Scott Davison, a San Diego attorney and Carlsbad resident who works with the Parent Association, has said that Gov. Gavin Newsom should have issued an order weeks ago forcing teachers back to work in the classroom.
Even more disgraceful is the disparity in learning opportunities that school closure has exposed, as wealthier families have been able to hire private tutors or enroll their kids in expensive private schools open for in-person instruction. Uneven access to computers and the Internet reveals more inequality.
Enough with unions and school districts inventing their own rules for when full-time, in-person learning can resume. Science and respected research have determined that there is no reason schools can’t fully reopen for all ages with proper safety precautions — and that does not include needing all teachers vaccinated.

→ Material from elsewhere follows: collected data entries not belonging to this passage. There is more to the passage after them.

[config.mk]
export PLATFORM = sky130hd
export DESIGN_NAME = imem_loader_flat
export DESIGN_NICKNAME = d
export VERILOG_FILES = /design/src/rtl/imem_loader_if.sv /design/src/rtl/imem_loader.sv /design/src/flat_wrapper.sv
export SDC_FILE = /design/constraint.sdc
export NUM_CORES = 1
export LEC_CHECK = 0
export CORE_MARGIN = 2
export CORE_UTILIZATION = 47
export CTS_CLUSTER_SIZE = 16
export DETAILED_ROUTE_END_ITERATION = 6
export PLACE_DENSITY = 0.77
export SLEW_MARGIN = 20
export SYNTH_ARGS = -nofsm -noshare
export SYNTH_HDL_FRONTEND = slang
export SYNTH_SLANG_ARGS = --single-unit
[constraint.sdc]
create_clock -name clk -period 5.8 [get_ports clk]
set_input_delay 0.58 -clock clk [delete_from_list [all_inputs] [get_ports clk]]
set_output_delay 0.58 -clock clk [all_outputs]
set_load 0.01 [all_outputs]
[src/rtl/imem_loader_if.sv]
// Byte-stream input and instruction-RAM write port of the text-memory loader.
// The loader takes the slave side; the host/RAM side takes the master side.
interface imem_loader_if #(
  parameter int n = 32,
  parameter int r = 6
);
  logic         byte_valid;
  logic [7:0]   byte_data;
  logic         byte_ready;
  logic         we;
  logic [r-1:0] waddr;
  logic [n-1:0] wdata;

  modport master (
    output byte_valid, byte_data,
    input  byte_ready, we, waddr, wdata
  );

  modport slave (
    input  byte_valid, byte_data,
    output byte_ready, we, waddr, wdata
  );
endinterface

[src/rtl/imem_loader.sv]
// Run-time instruction-memory loader: packs a host byte stream MSB-first into
// n-bit words and writes them to sequential word addresses starting at 0.
module imem_loader #(
  parameter int n = 32,
  parameter int r = 6
) (
  input  logic         clk,
  input  logic         reset,
  input  logic         start,
  input  logic [r:0]   load_len,
  imem_loader_if.slave bus,
  output logic         busy,
  output logic         done
);
  localparam int nb = n / 8;
  localparam int bw = (nb > 1) ? $clog2(nb) : 1;
  localparam logic [bw-1:0] last_byte = bw'(nb - 1);
  localparam logic [bw-1:0] byte_one  = 1;
  localparam logic [r-1:0]  word_one  = 1;
  localparam logic [r:0]    len_one   = 1;
  localparam logic [r:0]    depth     = {1'b1, {r{1'b0}}};

  typedef enum logic [1:0] {IDLE, COLLECT, WRITE, DONE} state_t;

  state_t         state;
  state_t         state_next;
  logic [r:0]     len;
  logic [r-1:0]   word_idx;
  logic [bw-1:0]  byte_idx;
  logic [n-1:0]   shift;
  logic           byte_ready;
  logic           we;
  logic           accept;
  logic           last_word;

  assign accept    = bus.byte_valid && byte_ready;
  assign last_word = ({1'b0, word_idx} == (len - len_one));

  always_ff @(posedge clk) begin
    if (reset) state <= IDLE;
    else       state <= state_next;
  end

  always_comb begin
    state_next = state;
    unique case (state)
      IDLE:    if (start) state_next = (load_len == '0) ? DONE : COLLECT;
      COLLECT: if (accept && (byte_idx == last_byte)) state_next = WRITE;
      WRITE:   state_next = last_word ? DONE : COLLECT;
      DONE:    state_next = IDLE;
      default: state_next = IDLE;
    endcase
  end

  // Every output is a decode of the state register, so none follows an input
  // combinationally.
  always_comb begin
    byte_ready = 1'b0;
    we         = 1'b0;
    busy       = 1'b0;
    done       = 1'b0;
    unique case (state)
      COLLECT: begin byte_ready = 1'b1; busy = 1'b1; end
      WRITE:   begin we = 1'b1; busy = 1'b1; end
      DONE:    done = 1'b1;
      default: ;
    endcase
  end

  // Requested lengths above the memory depth are clamped so waddr never wraps.
  always_ff @(posedge clk) begin
    if (reset) begin
      len      <= '0;
      word_idx <= '0;
      byte_idx <= '0;
      shift    <= '0;
    end else begin
      unique case (state)
        IDLE: begin
          if (start) begin
            len      <= (load_len > depth) ? depth : load_len;
            word_idx <= '0;
            byte_idx <= '0;
          end
        end
        COLLECT: begin
          if (accept) begin
            shift    <= (shift << 8) | n'(bus.byte_data);
            byte_idx <= byte_idx + byte_one;
          end
        end
        WRITE: begin
          if (!last_word) begin
            word_idx <= word_idx + word_one;
            byte_idx <= '0;
          end
        end
        default: ;
      endcase
    end
  end

  assign bus.byte_ready = byte_ready;
  assign bus.we         = we;
  assign bus.waddr      = word_idx;
  assign bus.wdata      = shift;
endmodule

Centers for Disease Control Director Dr. Rochelle Walensky is quoted in EdSource saying, “CDC believes schools should be the last place to close and the first place to open.”
This has been a rubbish year for children. School closure has wreaked havoc on their lives, yet they will eventually return to school.

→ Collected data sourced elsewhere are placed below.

$ cat config.mk
export PLATFORM = sky130hd
export DESIGN_NAME = output_blk_ctrl
export DESIGN_NICKNAME = d
export VERILOG_FILES = /design/src/rtl/output_blk_ctrl.sv
export SDC_FILE = /design/constraint.sdc
export NUM_CORES = 1
export LEC_CHECK = 0
export CELL_PAD_IN_SITES_DETAIL_PLACEMENT = 0
export CELL_PAD_IN_SITES_GLOBAL_PLACEMENT = 2
export CORE_MARGIN = 5
export CORE_UTILIZATION = 35
export DETAILED_ROUTE_END_ITERATION = 8
export PLACE_DENSITY = 0.83
export SLEW_MARGIN = 30
export SYNTH_ARGS = -nofsm -noshare
export SYNTH_HDL_FRONTEND = slang
export SYNTH_SLANG_ARGS = --single-unit
$ cat constraint.sdc
create_clock -name i_clk -period 5.2 [get_ports i_clk]
set_input_delay 1.04 -clock i_clk [delete_from_list [all_inputs] [get_ports i_clk]]
set_output_delay 1.04 -clock i_clk [all_outputs]
set_load 0.005 [all_outputs]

The same may not be true for some of our most vulnerable kids, if state officials prevail in their misguided and heartless decision to close San Pasqual Academy permanently.

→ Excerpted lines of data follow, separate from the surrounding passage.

`src/rtl/data_mem_arbiter.sv`:
```
// data_mem_arbiter: shares one single-port data memory between a CPU and a
// DMA engine.
//
// Arbitration
//   - IDLE: a lone requester is granted. When both request, the one that did
//     not win last time is granted (round-robin on last_win).
//   - A DMA grant from IDLE opens a burst. In DMA_BURST the DMA keeps the
//     memory for as long as it requests, up to MAX_BURST beats or until the
//     beat flagged with dma_last. A cycle without dma_req abandons the burst.
//   - A burst always leaves last_win = DMA, so a waiting CPU is granted next.
//
// Ports
//   CLK, RST                      clock; synchronous active-low reset
//   cpu_req/addr/wd/we            CPU single-beat access request
//   cpu_gnt, cpu_rd, cpu_rvalid   CPU grant, registered read data and valid
//   stall                         CPU must hold PC and instruction
//   dma_req/last/addr/wd/we       DMA beat request, last-beat flag
//   dma_gnt, dma_rd, dma_rvalid   DMA grant, registered read data and valid
//   mem_A, mem_WD, mem_WE         data-memory address, write data, lane enables
//   mem_RD                        combinational data-memory read data
module data_mem_arbiter #(
  parameter int unsigned ADDRESS_WIDTH = 17,
  parameter int unsigned DATA_WIDTH    = 32,
  parameter int unsigned MAX_BURST     = 8
) (
  input  logic                     CLK,
  input  logic                     RST,
  input  logic                     cpu_req,
  input  logic [ADDRESS_WIDTH-1:0] cpu_addr,
  input  logic [DATA_WIDTH-1:0]    cpu_wd,
  input  logic [3:0]               cpu_we,
  output logic                     cpu_gnt,
  output logic [DATA_WIDTH-1:0]    cpu_rd,
  output logic                     cpu_rvalid,
  output logic                     stall,
  input  logic                     dma_req,
  input  logic                     dma_last,
  input  logic [ADDRESS_WIDTH-1:0] dma_addr,
  input  logic [DATA_WIDTH-1:0]    dma_wd,
  input  logic [3:0]               dma_we,
  output logic                     dma_gnt,
  output logic [DATA_WIDTH-1:0]    dma_rd,
  output logic                     dma_rvalid,
  output logic [ADDRESS_WIDTH-1:0] mem_A,
  output logic [DATA_WIDTH-1:0]    mem_WD,
  output logic [3:0]               mem_WE,
  input  logic [DATA_WIDTH-1:0]    mem_RD
);

  localparam logic [0:0] IDLE      = 1'b0;
  localparam logic [0:0] DMA_BURST = 1'b1;

  localparam logic WIN_CPU = 1'b0;
  localparam logic WIN_DMA = 1'b1;

  localparam logic [3:0] MAX_BEATS = 4'(MAX_BURST);

  logic [0:0] state, state_next;
  logic       last_win, last_win_next;
  logic [3:0] beat_cnt, beat_cnt_next;
  logic [3:0] beat_inc;

  // Grants. Held low while reset is asserted so nothing reaches memory.
  always_comb begin
    cpu_gnt = 1'b0;
    dma_gnt = 1'b0;
    if (RST) begin
      case (state)
        IDLE: begin
          if (cpu_req && dma_req) begin
            cpu_gnt = (last_win == WIN_DMA);
            dma_gnt = (last_win == WIN_CPU);
          end else begin
            cpu_gnt = cpu_req;
            dma_gnt = dma_req;
          end
        end
        DMA_BURST: dma_gnt = dma_req;
        default: ;
      endcase
    end
  end

  assign stall = cpu_req & ~cpu_gnt;

  // Next-state: burst bookkeeping and round-robin history.
  always_comb begin
    state_next    = state;
    last_win_next = last_win;
    beat_cnt_next = beat_cnt;
    beat_inc      = beat_cnt + 4'd1;

    if (cpu_gnt) begin
      last_win_next = WIN_CPU;
    end

    case (state)
      IDLE: begin
        if (dma_gnt) begin
          last_win_next = WIN_DMA;
          beat_cnt_next = 4'd1;
          if (!dma_last && (MAX_BEATS != 4'd1)) begin
            state_next = DMA_BURST;
          end
        end
      end
      DMA_BURST: begin
        if (dma_gnt) begin
          last_win_next = WIN_DMA;
          beat_cnt_next = beat_inc;
          if (dma_last || (beat_inc >= MAX_BEATS)) begin
            state_next    = IDLE;
            beat_cnt_next = 4'd0;
          end
        end else begin
          // Requester went quiet mid-burst: give the memory back.
          state_next    = IDLE;
          beat_cnt_next = 4'd0;
        end
      end
      default: begin
        state_next    = IDLE;
        beat_cnt_next = 4'd0;
      end
    endcase
  end

  // Memory port mux; an ungranted requester's enables never reach memory.
  always_comb begin
    mem_A  = '0;
    mem_WD = '0;
    mem_WE = 4'b0000;
    if (cpu_gnt) begin
      mem_A  = cpu_addr;
      mem_WD = cpu_wd;
      mem_WE = cpu_we;
    end else if (dma_gnt) begin
      mem_A  = dma_addr;
      mem_WD = dma_wd;
      mem_WE = dma_we;
    end
  end

  always_ff @(posedge CLK) begin
    if (!RST) begin
      state      <= IDLE;
      last_win   <= WIN_DMA;
      beat_cnt   <= 4'd0;
      cpu_rvalid <= 1'b0;
      dma_rvalid <= 1'b0;
      cpu_rd     <= '0;
      dma_rd     <= '0;
    end else begin
      state      <= state_next;
      last_win   <= last_win_next;
      beat_cnt   <= beat_cnt_next;
      cpu_rvalid <= cpu_gnt && (cpu_we == 4'b0000);
      dma_rvalid <= dma_gnt && (dma_we == 4'b0000);
      if (cpu_gnt && (cpu_we == 4'b0000)) begin
        cpu_rd <= mem_RD;
      end
      if (dma_gnt && (dma_we == 4'b0000)) begin
        dma_rd <= mem_RD;
      end
    end
  end

endmodule
```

San Pasqual Academy’s Desperate Future
San Diego County’s San Pasqual Academy, the nation’s first boarding school for foster teens, has seen 20 years of success since its founding.
The facility houses and educates foster teens ages 12 to 19, providing an accredited curriculum, family-style homes, extra-curricular activities, and mental and psychological support. These are critical needs for many of these foster children who have been shuttled from home to home, often separated from their siblings.
Many of these kids survived neglect and abuse that have left unimaginable scars.
At San Pasqual the children say they have found a warm, caring, stable environment. They face a desperate future if the state has its way to close the facility.
For foster kids who have suffered tremendous hardship and rely on adults in the system to care for them in all ways — not just for education but for more basic needs like food, shelter and emotional support — the closure would be a monstrous betrayal of our collective responsibility to care for these children.
Both the San Diego County Board of Education and County Board of Supervisors recently passed resolutions asking the state to delay closure for nine months, from Oct. 1, 2021, to June 30, 2022.
But all this does is buy time. Even if the requests are granted, the state will still plan to close the facility next year and the county will no longer place more kids at San Pasqual, even though space is available.
County supervisor Jim Desmond has asked for a “carve-out” that would make the academy an exception to the definition of a group home, a move that could save the facility — and save the children.
Whether that happens is questionable. Asking adults far removed from the children themselves to change state and federal policy can be a Byzantine process.
Lives Are Being Transformed
What must happen if San Pasqual is to be saved is for decision-makers to listen to the children themselves who speak of the comfort and affection they’ve received — some for the first time in their lives.
Perhaps Rex Sheridan, clinical director at the academy, said it best: “I have first-hand experience witnessing lives transformed, hearts opened back up after years of disconnection, wounds healed after lifetimes of abuse and trauma, siblings reunited after separation, goals reimagined out of hopelessness, skills and knowledge crafted and nurtured out of feelings of incompetence, and new identities and possibilities replacing desperation and fragmentation.”
Foster children matter to us all. Our common humanity demands that we take care of and protect these kids — just as we need to guarantee that other children in the public education system receive the educational opportunities society has promised them.
For foster kids, children living in poverty who have been denied their right to an equal education, and all students suffering through a dismal year of isolation and emotional challenges, politicians and bureaucrats with the authority to do the right thing for our youth must recognize their responsibility to next generations who will inherit what we leave behind.
It can either be a world of compassion — or one where those in positions of power are deaf and blind to the dire needs of kids whose very lives depend upon us.
Adult ideology that trumps empathy, reason and sanity should embarrass us all.
Marsha Sutton is an education writer and columnist and lives in Carlsbad.